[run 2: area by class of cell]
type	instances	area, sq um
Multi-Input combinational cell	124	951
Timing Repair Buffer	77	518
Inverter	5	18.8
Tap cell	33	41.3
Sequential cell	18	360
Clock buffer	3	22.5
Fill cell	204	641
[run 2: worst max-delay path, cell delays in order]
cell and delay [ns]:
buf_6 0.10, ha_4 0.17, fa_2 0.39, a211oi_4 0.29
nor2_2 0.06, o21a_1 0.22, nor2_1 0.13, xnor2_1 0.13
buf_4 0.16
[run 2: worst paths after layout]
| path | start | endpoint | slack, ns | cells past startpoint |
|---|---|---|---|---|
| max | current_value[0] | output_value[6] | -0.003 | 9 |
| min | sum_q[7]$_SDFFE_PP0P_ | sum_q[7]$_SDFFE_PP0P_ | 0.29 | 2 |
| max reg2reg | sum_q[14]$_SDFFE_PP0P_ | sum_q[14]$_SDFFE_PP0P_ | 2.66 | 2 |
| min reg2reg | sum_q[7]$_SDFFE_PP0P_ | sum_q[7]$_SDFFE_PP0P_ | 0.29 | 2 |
┄┄┄┄┄┄
WHAT YOU SHOULD DO => Please go through each line of the data and count those that contain the string "delay"; give that number alone.

SOLVED PROBLEM => 2